French Weapons in The American Civil War - Ironclads

Ironclads

As the Confederacy struggled against the North, it attempted to purchase one of the latest ironclads from France, the Stonewall (later to be acquired by Japan after the end of the war). The ship, built in Bordeaux, France by the L'Arman shipyard in 1864, was an ironclad ram warship. However, the French government embargoed the sale of the ship to the Confederacy in February 1864 (prior to her launch in June 1864), and then sold the ship to the Royal Danish Navy as the Stærkodder. However, L'Arman and the Danish Navy could not agree on a price for the ship, and sometime shortly after January 7, 1865 the vessel took on a Confederate crew and was commissioned the CSS Stonewall while still at sea; L'Arman had secretly resold her to the Confederacy.

The arrival of the "formidable" Stonewall in America was dreaded by the Union, and several ships tried to intercept her, among them the USS Kearsarge and the USS Sacramento. In February and March, the USS Niagara and the Sacramento laid up at Ferrol, Spain, to prevent Stonewall from departing, but the much more powerful Confederate ship was able to make good her escape.

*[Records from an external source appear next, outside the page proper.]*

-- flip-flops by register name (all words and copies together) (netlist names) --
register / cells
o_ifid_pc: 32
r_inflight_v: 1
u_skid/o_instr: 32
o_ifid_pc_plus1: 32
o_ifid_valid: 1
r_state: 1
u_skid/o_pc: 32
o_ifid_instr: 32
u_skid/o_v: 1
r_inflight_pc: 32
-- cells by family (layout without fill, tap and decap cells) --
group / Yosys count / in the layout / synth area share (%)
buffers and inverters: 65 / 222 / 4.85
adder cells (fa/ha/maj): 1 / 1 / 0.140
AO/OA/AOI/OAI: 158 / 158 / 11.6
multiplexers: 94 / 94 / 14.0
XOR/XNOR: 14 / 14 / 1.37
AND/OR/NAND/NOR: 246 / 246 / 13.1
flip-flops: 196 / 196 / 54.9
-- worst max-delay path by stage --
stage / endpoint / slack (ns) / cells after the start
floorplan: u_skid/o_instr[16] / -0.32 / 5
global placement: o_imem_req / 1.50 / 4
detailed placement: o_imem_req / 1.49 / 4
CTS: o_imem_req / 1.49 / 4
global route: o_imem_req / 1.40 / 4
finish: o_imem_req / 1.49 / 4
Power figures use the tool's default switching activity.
**config.mk**
```make
export PLATFORM = sky130hd
export DESIGN_NAME = prefetch_unit
export DESIGN_NICKNAME = d
export VERILOG_FILES = /design/src/rtl/cpu_pkg.sv /design/src/rtl/inst_fifo.sv /design/src/rtl/prefetch_unit.sv
export SDC_FILE = /design/constraint.sdc
export NUM_CORES = 1
export LEC_CHECK = 0
export BUFFER_PORTS_ARGS = -buffer_cell sky130_fd_sc_hd__clkbuf_2
export CORE_ASPECT_RATIO = 0.6
export CORE_MARGIN = 4
export CORE_UTILIZATION = 40
export CTS_BUF_LIST = sky130_fd_sc_hd__clkbuf_2 sky130_fd_sc_hd__clkbuf_4 sky130_fd_sc_hd__clkbuf_8
export CTS_CLUSTER_SIZE = 24
export DETAILED_ROUTE_END_ITERATION = 16
export HOLD_SLACK_MARGIN = 0.15
export PLACE_DENSITY_LB_ADDON = 0.1
export SKIP_LAST_GASP = 1
export SLEW_MARGIN = 30
export SYNTH_ARGS = -nofsm -noshare
export SYNTH_HDL_FRONTEND = slang
export SYNTH_SLANG_ARGS = --single-unit
```
**constraint.sdc**
```tcl
create_clock -name clk -period 4 [get_ports clk]
set_input_delay 0.8 -clock clk [delete_from_list [all_inputs] [get_ports clk]]
set_output_delay 0.8 -clock clk [all_outputs]
set_load 0.02 [all_outputs]
```
===== config.mk =====
export PLATFORM = sky130hd
export DESIGN_NAME = axi_read_error_responder
export DESIGN_NICKNAME = d
export VERILOG_FILES = /design/src/rtl/axi_node_pkg.sv /design/src/rtl/axi_outstanding_counter.sv /design/src/rtl/axi_read_error_responder.sv
export SDC_FILE = /design/constraint.sdc
export NUM_CORES = 1
export LEC_CHECK = 0
export ABC_AREA = 0
export CAP_MARGIN = 10
export CORE_MARGIN = 5
export CORE_UTILIZATION = 44
export CTS_CLUSTER_SIZE = 10
export DETAILED_ROUTE_END_ITERATION = 7
export PLACE_DENSITY_LB_ADDON = 0.1
export SLEW_MARGIN = 15
export SYNTH_ARGS = -nofsm -noshare
export SYNTH_HDL_FRONTEND = slang
export SYNTH_HIERARCHICAL = 1
export SYNTH_SLANG_ARGS = --single-unit

===== constraint.sdc =====
create_clock -name clk -period 4.8 [get_ports clk]
set_input_delay 0.96 -clock clk [delete_from_list [all_inputs] [get_ports clk]]
set_output_delay 0.96 -clock clk [all_outputs]
set_load 0.03 [all_outputs]

===== src/rtl/axi_node_pkg.sv =====
// Shared AXI node definitions: response codes and the error-responder state type.
package axi_node_pkg;

  localparam logic [1:0] RESP_OKAY   = 2'b00;
  localparam logic [1:0] RESP_EXOKAY = 2'b01;
  localparam logic [1:0] RESP_SLVERR = 2'b10;
  localparam logic [1:0] RESP_DECERR = 2'b11;

  // state | meaning
  // IDLE  | no pending error, waiting for the decoder to reject an AR
  // DRAIN | error captured, waiting for routed reads to finish
  // SEND  | driving DECERR beats until the last one handshakes
  typedef enum logic [1:0] {
    IDLE,
    DRAIN,
    SEND
  } err_state_t;

endpackage


===== src/rtl/axi_outstanding_counter.sv =====
// Saturating count of routed transactions still in flight at one target port.
// Shared by the read- and write-side error responders.
module axi_outstanding_counter #(
  parameter int MAX_OUTSTANDING = 8,
  localparam int CNT_W = $clog2(MAX_OUTSTANDING + 1)
) (
  input  logic clk,
  input  logic rst,
  input  logic incr,
  input  logic dec,
  output logic full,
  output logic nonzero
);

  localparam logic [CNT_W-1:0] CNT_MAX = CNT_W'(MAX_OUTSTANDING);

  logic [CNT_W-1:0] r_count;

  // Count up on incr, down on dec, hold when both or neither; clamp at both ends.
  always_ff @(posedge clk or posedge rst) begin
    if (rst) begin
      r_count <= '0;
    end else if (incr && !dec && (r_count != CNT_MAX)) begin
      r_count <= r_count + 1'b1;
    end else if (dec && !incr && (r_count != '0)) begin
      r_count <= r_count - 1'b1;
    end
  end

  assign full    = (r_count == CNT_MAX);
  assign nonzero = (r_count != '0);

  a_no_incr_when_full : assert property (@(posedge clk) disable iff (rst)
    !(incr && !dec && full));
  a_no_dec_when_empty : assert property (@(posedge clk) disable iff (rst)
    !(dec && !incr && !nonzero));

endmodule


===== src/rtl/axi_read_error_responder.sv =====
// Read-side error responder: tracks routed reads for the AR decoder and, for an
// unmapped AR, emits a full DECERR burst once the legitimate reads have drained.
module axi_read_error_responder
  import axi_node_pkg::*;
#(
  parameter int AXI_ID_WIDTH    = 6,
  parameter int AXI_DATA_WIDTH  = 64,
  parameter int AXI_USER_WIDTH  = 6,
  parameter int MAX_OUTSTANDING = 8
) (
  input  logic                      clk,
  input  logic                      rst,
  input  logic                      incr_req_i,
  input  logic                      r_mon_valid_i,
  input  logic                      r_mon_ready_i,
  input  logic                      r_mon_last_i,
  output logic                      full_counter_o,
  output logic                      outstanding_trans_o,
  input  logic                      sample_ardata_info_i,
  input  logic [AXI_ID_WIDTH-1:0]   arid_i,
  input  logic [7:0]                arlen_i,
  input  logic [AXI_USER_WIDTH-1:0] aruser_i,
  output logic                      error_gnt_o,
  output logic [AXI_ID_WIDTH-1:0]   rid_o,
  output logic [AXI_DATA_WIDTH-1:0] rdata_o,
  output logic [1:0]                rresp_o,
  output logic                      rlast_o,
  output logic [AXI_USER_WIDTH-1:0] ruser_o,
  output logic                      rvalid_o,
  input  logic                      rready_i
);

  err_state_t                r_state;
  logic [AXI_ID_WIDTH-1:0]   r_id;
  logic [7:0]                r_len;
  logic [7:0]                r_beat_cnt;
  logic [AXI_USER_WIDTH-1:0] r_user;

  logic w_dec;
  logic w_hs;
  logic w_final;

  // A routed read retires only on its last monitored R beat.
  assign w_dec = r_mon_valid_i & r_mon_ready_i & r_mon_last_i;

  axi_outstanding_counter #(
    .MAX_OUTSTANDING(MAX_OUTSTANDING)
  ) u_cnt (
    .clk    (clk),
    .rst    (rst),
    .incr   (incr_req_i),
    .dec    (w_dec),
    .full   (full_counter_o),
    .nonzero(outstanding_trans_o)
  );

  assign w_hs    = rvalid_o & rready_i;
  assign w_final = (r_beat_cnt == r_len);

  // Capture the rejected AR, wait for the port to go quiet, then stream the burst.
  always_ff @(posedge clk or posedge rst) begin
    if (rst) begin
      r_state    <= IDLE;
      r_id       <= '0;
      r_len      <= '0;
      r_beat_cnt <= '0;
      r_user     <= '0;
    end else begin
      case (r_state)
        IDLE: begin
          if (sample_ardata_info_i) begin
            r_id       <= arid_i;
            r_len      <= arlen_i;
            r_user     <= aruser_i;
            r_beat_cnt <= '0;
            r_state    <= DRAIN;
          end
        end
        DRAIN: begin
          if (!outstanding_trans_o) begin
            r_state <= SEND;
          end
        end
        SEND: begin
          if (w_hs) begin
            if (w_final) begin
              r_state <= IDLE;
            end else begin
              r_beat_cnt <= r_beat_cnt + 8'd1;
            end
          end
        end
        default: r_state <= IDLE;
      endcase
    end
  end

  // rvalid decodes straight from the state register so reset drops it at once.
  assign rvalid_o    = (r_state == SEND);
  assign rlast_o     = rvalid_o & w_final;
  assign error_gnt_o = w_hs & w_final;
  assign rid_o       = r_id;
  assign ruser_o     = r_user;
  assign rresp_o     = RESP_DECERR;
  assign rdata_o     = '0;

  a_sample_only_in_idle : assert property (@(posedge clk) disable iff (rst)
    sample_ardata_info_i |-> (r_state == IDLE));

endmodule
`config.mk`:
```
export PLATFORM = sky130hd
export DESIGN_NAME = wdt_timer
export DESIGN_NICKNAME = d
export VERILOG_FILES = /design/src/rtl/wdt_timer.sv
export SDC_FILE = /design/constraint.sdc
export NUM_CORES = 1
export LEC_CHECK = 0
export CAP_MARGIN = 20
export CORE_UTILIZATION = 55
export CTS_CLUSTER_DIAMETER = 40
export DETAILED_ROUTE_END_ITERATION = 6
export MAX_ROUTING_LAYER = met4
export PLACE_DENSITY = 0.9
export SLEW_MARGIN = 0
export SYNTH_ARGS = -nofsm -noshare
export SYNTH_HDL_FRONTEND = slang
export SYNTH_SLANG_ARGS = --single-unit
```
`constraint.sdc`:
```
create_clock -name clk -period 4.2 [get_ports clk]
set_input_delay 0.84 -clock clk [delete_from_list [all_inputs] [get_ports clk]]
set_output_delay 0.84 -clock clk [all_outputs]
set_load 0.005 [all_outputs]
```
`src/rtl/wdt_timer.sv`:
```
// wdt_timer: bus-programmable watchdog timer feeding the SoC reset controller.
// Registers: CTRL(0, 2B) KICK(2, 2B) LOAD(4, 4B) COUNT(8, 4B).
// Build option WDT_PRETIMEOUT_EN adds PRE(12, 4B) and a registered irq output.

`ifndef WDT_VA_WIDTH
`define WDT_VA_WIDTH 4
`endif
`ifndef BUS_ACC_WIDTH
`define BUS_ACC_WIDTH 2
`endif
`ifndef BUS_ACC_1B
`define BUS_ACC_1B 2'd0
`endif
`ifndef BUS_ACC_2B
`define BUS_ACC_2B 2'd1
`endif
`ifndef BUS_ACC_4B
`define BUS_ACC_4B 2'd2
`endif
`ifndef BUS_WIDTH
`define BUS_WIDTH 32
`endif
`ifndef XLEN
`define XLEN 32
`endif
`ifndef RST_CAUSE_WDT
`define RST_CAUSE_WDT 8'h03
`endif

module wdt_timer #(
  parameter int unsigned DIV       = 1024,
  parameter logic [31:0] INIT_LOAD = 32'hFFFF_FFFF,
  parameter logic [15:0] KICK_KEY  = 16'h5A5A
) (
  input  logic                      clk,
  input  logic                      rst_ib,
  input  logic [`WDT_VA_WIDTH-1:0]  addr,
  input  logic                      w_rb,
  input  logic [`BUS_ACC_WIDTH-1:0] acc,
  output logic [`BUS_WIDTH-1:0]     rdata,
  input  logic [`BUS_WIDTH-1:0]     wdata,
  input  logic                      req,
  output logic                      resp,
  output logic                      fault,
  output logic                      soc_fault,
  output logic [7:0]                soc_fault_cause,
  output logic [`XLEN-1:0]          soc_fault_addr
`ifdef WDT_PRETIMEOUT_EN
  ,
  output logic                      irq
`endif
);

  localparam int VA = `WDT_VA_WIDTH;
  localparam int BW = `BUS_WIDTH;
  localparam int XW = `XLEN;

  localparam logic [VA-1:0] OFF_CTRL  = VA'(0);
  localparam logic [VA-1:0] OFF_KICK  = VA'(2);
  localparam logic [VA-1:0] OFF_LOAD  = VA'(4);
  localparam logic [VA-1:0] OFF_COUNT = VA'(8);
`ifdef WDT_PRETIMEOUT_EN
  localparam logic [VA-1:0] OFF_PRE   = VA'(12);
`endif

  localparam logic [`BUS_ACC_WIDTH-1:0] ACC_2B = `BUS_ACC_2B;
  localparam logic [`BUS_ACC_WIDTH-1:0] ACC_4B = `BUS_ACC_4B;

  // Prescaler is 17 bits so DIV up to 65536 (last value 65535) fits.
  localparam logic [16:0] PRESC_LAST = 17'(DIV - 1);

  logic          en_reg;
  logic          lock_reg;
  logic [31:0]   load_reg;
  logic [31:0]   count_reg;
  logic [16:0]   presc_reg;

  logic          access_ok;
  logic          valid;
  logic          rd_en;
  logic          ctrl_wr;
  logic          kick_wr;
  logic          load_wr;
  logic [BW-1:0] rd_mux;

  logic          tick;
  logic          timeout;
  logic          en_next;
  logic          en_rise;
  logic [31:0]   count_next;
  logic [16:0]   presc_next;

`ifdef WDT_PRETIMEOUT_EN
  logic [31:0]   pre_reg;
  logic          pre_wr;
  logic          irq_reg;
`endif

  // Address/size/permission decode and read-data selection for the current request.
  always_comb begin
    access_ok = 1'b0;
    rd_mux    = '0;
    if (addr == OFF_CTRL && acc == ACC_2B) begin
      access_ok = !w_rb || !lock_reg;
      rd_mux    = BW'({lock_reg, en_reg});
    end else if (addr == OFF_KICK && acc == ACC_2B) begin
      access_ok = w_rb && (wdata[15:0] == KICK_KEY);
    end else if (addr == OFF_LOAD && acc == ACC_4B) begin
      access_ok = !w_rb || !lock_reg;
      rd_mux    = BW'(load_reg);
    end else if (addr == OFF_COUNT && acc == ACC_4B) begin
      access_ok = !w_rb;
      rd_mux    = BW'(count_reg);
`ifdef WDT_PRETIMEOUT_EN
    end else if (addr == OFF_PRE && acc == ACC_4B) begin
      access_ok = !w_rb || !lock_reg;
      rd_mux    = BW'(pre_reg);
`endif
    end
  end

  assign valid   = req && access_ok;
  assign fault   = req && !access_ok;
  assign rd_en   = valid && !w_rb;
  assign ctrl_wr = valid && w_rb && (addr == OFF_CTRL);
  assign kick_wr = valid && w_rb && (addr == OFF_KICK);
  assign load_wr = valid && w_rb && (addr == OFF_LOAD);
`ifdef WDT_PRETIMEOUT_EN
  assign pre_wr  = valid && w_rb && (addr == OFF_PRE);
`endif

  // Prescaler tick, timeout detection and next counter/prescaler values.
  always_comb begin
    tick       = en_reg && (presc_reg == PRESC_LAST);
    // A kick landing on the expiring tick wins and suppresses the fault.
    timeout    = tick && (count_reg == 32'd0) && !kick_wr;
    en_next    = ctrl_wr ? wdata[0] : en_reg;
    en_rise    = en_next && !en_reg;
    count_next = count_reg;
    if (kick_wr || en_rise || timeout) begin
      count_next = load_reg;
    end else if (tick) begin
      // count_reg is non-zero here: a zero count on a tick is a timeout or a kick.
      count_next = count_reg - 32'd1;
    end
    if (kick_wr || en_rise || !en_next || tick) begin
      presc_next = '0;
    end else begin
      presc_next = presc_reg + 17'd1;
    end
  end

  // Control registers and the timer datapath.
  always_ff @(posedge clk or negedge rst_ib) begin
    if (!rst_ib) begin
      en_reg    <= 1'b0;
      lock_reg  <= 1'b0;
      load_reg  <= INIT_LOAD;
      count_reg <= INIT_LOAD;
      presc_reg <= '0;
    end else begin
      en_reg    <= en_next;
      count_reg <= count_next;
      presc_reg <= presc_next;
      if (ctrl_wr) begin
        lock_reg <= lock_reg | wdata[1];
      end
      if (load_wr) begin
        load_reg <= wdata[31:0];
      end
    end
  end

  // Bus response: resp one cycle after a valid request; rdata changes only on valid reads.
  always_ff @(posedge clk or negedge rst_ib) begin
    if (!rst_ib) begin
      resp  <= 1'b0;
      rdata <= '0;
    end else begin
      resp <= valid;
      if (rd_en) begin
        rdata <= rd_mux;
      end
    end
  end

  // One-cycle timeout report towards the reset controller.
  always_ff @(posedge clk or negedge rst_ib) begin
    if (!rst_ib) begin
      soc_fault       <= 1'b0;
      soc_fault_cause <= 8'd0;
      soc_fault_addr  <= '0;
    end else begin
      soc_fault       <= timeout;
      soc_fault_cause <= timeout ? `RST_CAUSE_WDT : 8'd0;
      soc_fault_addr  <= timeout ? XW'(load_reg) : '0;
    end
  end

`ifdef WDT_PRETIMEOUT_EN
  // Pre-timeout threshold register and its sticky interrupt.
  always_ff @(posedge clk or negedge rst_ib) begin
    if (!rst_ib) begin
      pre_reg <= 32'd0;
      irq_reg <= 1'b0;
    end else begin
      if (pre_wr) begin
        pre_reg <= wdata[31:0];
      end
      if (kick_wr || !en_next || timeout) begin
        irq_reg <= 1'b0;
      end else if (en_reg && (pre_reg != 32'd0) && (count_reg <= pre_reg)) begin
        irq_reg <= 1'b1;
      end
    end
  end

  assign irq = irq_reg;
`endif

endmodule

```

After an eventful crossing of the Atlantic Ocean, she eventually arrived in North American waters near the end of the American Civil War, too late to have a significant effect. (By the time of her October 1864 commissioning the Confederacy was in disarray and near defeat, its navy disintegrating, along with most other Confederate institutions.) To avoid surrendering the vessel, Captain Page sailed her into Havana harbor and turned her over to the Captain General of Cuba for the sum of $16,000.

The vessel was then turned over to United States authorities in return for reimbursement of the same amount. She was temporarily de-commissioned, stationed at a US Navy dock, until she was offered for sale to the Japanese government of the Tokugawa shogunate.